Train on Remote Compute via Tinker-compatible APIs
Run training against a Tinker / Hatchery API endpoint instead of local hardware, with example SFT and GRPO configs plus a math reward function for RL workflows.
BitNet 1.58-bit Fine-tuning
Full fine-tuning support for BitNet via the onebitllms library, with config-validation guards against incompatible LoRA setups and a setup guide for post-training conversion.
- Contributed by @younesbelkada in #3634 and #3636.
Q-GaLore Optimizer
New memory-efficient optimizer q_galore_adamw8bit based on Q-GaLore. Requires FSDP2, full fine-tuning, and bf16. Not compatible with adapters.
MoRA / ReMoRA Integration
Optional MoRA (Mixture-of-Rank-Adapters) support with ReMoRA restart scheduling, registered through a new plugin-based adapter system so future custom adapters can slot in the same way. A companion ReLoRA cleanup fixes the optimizer reset scope, adds a configurable relora_prune_method, and renames relora_steps → jagged_restart_steps (breaking, see Deprecations).
Multimodal Assistant-only Loss Masking
Fixes a long-standing bug where train_on_inputs / roles_to_train / train_on_eos were silently ignored in the multimodal collator: every model except Gemma 3n was training on the full sequence regardless of config. New per-template strategies for Gemma 4, Llama 3.2 Vision, Llama 4, Pixtral, and Mistral V7 Tekken, plus an opt-in cfg.role_boundaries override for unverified templates.
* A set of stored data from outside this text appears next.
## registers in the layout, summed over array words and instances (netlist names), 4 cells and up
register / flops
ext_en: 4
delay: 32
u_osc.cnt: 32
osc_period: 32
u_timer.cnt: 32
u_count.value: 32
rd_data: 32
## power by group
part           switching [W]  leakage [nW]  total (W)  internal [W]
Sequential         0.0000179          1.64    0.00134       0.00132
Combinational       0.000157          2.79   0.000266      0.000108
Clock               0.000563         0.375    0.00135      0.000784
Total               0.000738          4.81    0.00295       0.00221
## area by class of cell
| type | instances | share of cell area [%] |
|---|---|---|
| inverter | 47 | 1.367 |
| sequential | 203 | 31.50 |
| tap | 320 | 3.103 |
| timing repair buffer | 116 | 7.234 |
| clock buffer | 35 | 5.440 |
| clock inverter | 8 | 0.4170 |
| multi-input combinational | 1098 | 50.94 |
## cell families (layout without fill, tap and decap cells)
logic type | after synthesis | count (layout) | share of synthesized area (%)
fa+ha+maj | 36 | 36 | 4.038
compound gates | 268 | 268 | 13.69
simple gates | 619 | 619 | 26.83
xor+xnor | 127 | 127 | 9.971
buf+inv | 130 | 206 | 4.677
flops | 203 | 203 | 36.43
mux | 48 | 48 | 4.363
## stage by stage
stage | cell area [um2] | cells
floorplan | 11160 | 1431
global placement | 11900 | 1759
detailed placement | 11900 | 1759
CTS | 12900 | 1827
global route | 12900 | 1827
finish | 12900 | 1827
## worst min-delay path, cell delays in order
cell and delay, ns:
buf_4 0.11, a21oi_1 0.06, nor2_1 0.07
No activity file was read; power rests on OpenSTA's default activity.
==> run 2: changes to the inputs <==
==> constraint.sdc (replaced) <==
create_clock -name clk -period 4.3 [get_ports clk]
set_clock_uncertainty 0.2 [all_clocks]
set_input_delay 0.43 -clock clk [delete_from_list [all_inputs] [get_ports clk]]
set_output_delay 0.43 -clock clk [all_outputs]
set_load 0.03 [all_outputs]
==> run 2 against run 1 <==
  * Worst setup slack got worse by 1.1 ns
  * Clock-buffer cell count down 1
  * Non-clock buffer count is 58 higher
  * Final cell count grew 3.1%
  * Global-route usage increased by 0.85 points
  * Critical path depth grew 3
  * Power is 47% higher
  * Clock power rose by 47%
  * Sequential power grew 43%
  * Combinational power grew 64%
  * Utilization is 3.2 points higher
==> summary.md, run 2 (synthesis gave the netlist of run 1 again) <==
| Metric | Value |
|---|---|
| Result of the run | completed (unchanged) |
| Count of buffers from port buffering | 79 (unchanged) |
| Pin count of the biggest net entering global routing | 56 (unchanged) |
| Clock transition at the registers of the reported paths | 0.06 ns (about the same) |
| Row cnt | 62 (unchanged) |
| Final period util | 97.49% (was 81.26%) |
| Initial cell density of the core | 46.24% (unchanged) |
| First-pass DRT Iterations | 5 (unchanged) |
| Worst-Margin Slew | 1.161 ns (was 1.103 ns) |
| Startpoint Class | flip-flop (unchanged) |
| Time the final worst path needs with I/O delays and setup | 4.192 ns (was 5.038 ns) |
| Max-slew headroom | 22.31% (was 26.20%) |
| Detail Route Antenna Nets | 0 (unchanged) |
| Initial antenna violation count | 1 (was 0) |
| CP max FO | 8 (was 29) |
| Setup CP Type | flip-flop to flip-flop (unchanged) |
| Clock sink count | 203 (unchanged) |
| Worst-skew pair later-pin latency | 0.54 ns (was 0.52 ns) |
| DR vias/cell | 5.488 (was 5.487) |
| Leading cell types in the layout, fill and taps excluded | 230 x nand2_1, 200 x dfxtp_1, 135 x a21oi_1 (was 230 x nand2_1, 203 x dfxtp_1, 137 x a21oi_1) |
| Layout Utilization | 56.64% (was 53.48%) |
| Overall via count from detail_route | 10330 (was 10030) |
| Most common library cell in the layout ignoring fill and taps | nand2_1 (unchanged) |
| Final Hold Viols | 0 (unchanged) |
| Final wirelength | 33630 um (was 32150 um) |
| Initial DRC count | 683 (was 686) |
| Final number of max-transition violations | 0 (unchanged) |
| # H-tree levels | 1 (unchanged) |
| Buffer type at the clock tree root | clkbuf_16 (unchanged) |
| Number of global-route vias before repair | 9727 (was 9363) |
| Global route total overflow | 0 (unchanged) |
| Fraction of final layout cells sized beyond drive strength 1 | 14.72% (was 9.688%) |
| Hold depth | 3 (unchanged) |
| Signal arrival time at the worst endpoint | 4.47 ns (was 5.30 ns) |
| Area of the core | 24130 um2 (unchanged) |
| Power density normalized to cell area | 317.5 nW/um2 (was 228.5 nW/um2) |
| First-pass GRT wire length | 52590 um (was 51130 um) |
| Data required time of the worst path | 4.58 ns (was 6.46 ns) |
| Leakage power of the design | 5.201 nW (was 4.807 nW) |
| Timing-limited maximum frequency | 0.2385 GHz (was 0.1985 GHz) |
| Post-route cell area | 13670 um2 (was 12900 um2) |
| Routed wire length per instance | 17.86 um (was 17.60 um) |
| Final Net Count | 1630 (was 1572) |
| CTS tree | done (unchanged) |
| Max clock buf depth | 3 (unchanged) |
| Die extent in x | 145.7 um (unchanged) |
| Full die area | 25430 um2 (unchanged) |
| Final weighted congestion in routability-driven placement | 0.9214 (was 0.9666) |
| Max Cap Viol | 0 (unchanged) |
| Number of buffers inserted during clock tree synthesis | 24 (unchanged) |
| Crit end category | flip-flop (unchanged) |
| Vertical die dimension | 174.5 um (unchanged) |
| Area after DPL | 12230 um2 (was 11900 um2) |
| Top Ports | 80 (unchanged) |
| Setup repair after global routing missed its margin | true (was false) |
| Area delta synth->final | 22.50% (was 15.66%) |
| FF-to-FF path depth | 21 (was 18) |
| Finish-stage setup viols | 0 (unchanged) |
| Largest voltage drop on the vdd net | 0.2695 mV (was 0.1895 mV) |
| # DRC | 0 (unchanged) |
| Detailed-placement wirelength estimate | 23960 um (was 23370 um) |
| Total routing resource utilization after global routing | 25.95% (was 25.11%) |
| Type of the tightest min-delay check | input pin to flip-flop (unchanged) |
Heads up: if you were training multimodal models on assistant-only data, your loss values will change after upgrading. This is expected.
- Contributed by @thad0ctor in #3625.
DPO Loss Types & SimPO LoRA fix
New dpo_loss_type (list) and dpo_loss_weights config knobs expose the full TRL ≥ 0.29 loss menu and let users mix multiple DPO losses with custom weightings, restoring losses like RPO that broke after the TRL 0.29 refactor. Separately, rl: simpo + LoRA no longer raises ValueError: You passed a PeftModel instance together with a peft_config.
Deprecation:
rl: ipois deprecated. Userl: dpowithdpo_loss_type: ["ipo"]instead.
- Contributed by @BrownianNotion in #3566 and @ved1beta in #3665.
Context Parallelism for Hybrid SSM Models
Context parallel support for hybrid attention + Mamba2 SSM models (Nemotron-H, Falcon-H1, Bamba, Granite MoE Hybrid, and Zamba2), plus seq_idx threading so SSM state resets correctly at packed-sequence boundaries. Uses an exact additive correction (exploiting SSM linearity) with one P2P round per layer, not the O(world_size) of ring attention.
uv-first installs and Docker images
uv is now the recommended package manager. New -uv Docker image variants ship with a generated lockfile and a migration guide from pip; minimum PyTorch is bumped to 2.9.1.
- Contributed by @NanoCode012 in #3545.
Gemma 4 Hybrid Attention + Fused RMSNorm/RoPE Kernels
Mixed FA + SDPA dispatch for Gemma 4 (FA2 on standard layers, SDPA where head_dim=512 OOMs FA2), plus a fused RMSNorm+RoPE Triton kernel. Enable via gemma4_hybrid_attn_impl: true. A VRAM leak in this path under activation checkpointing was also fixed.
- Contributed by @winglian in #3598 and @thad0ctor in #3611.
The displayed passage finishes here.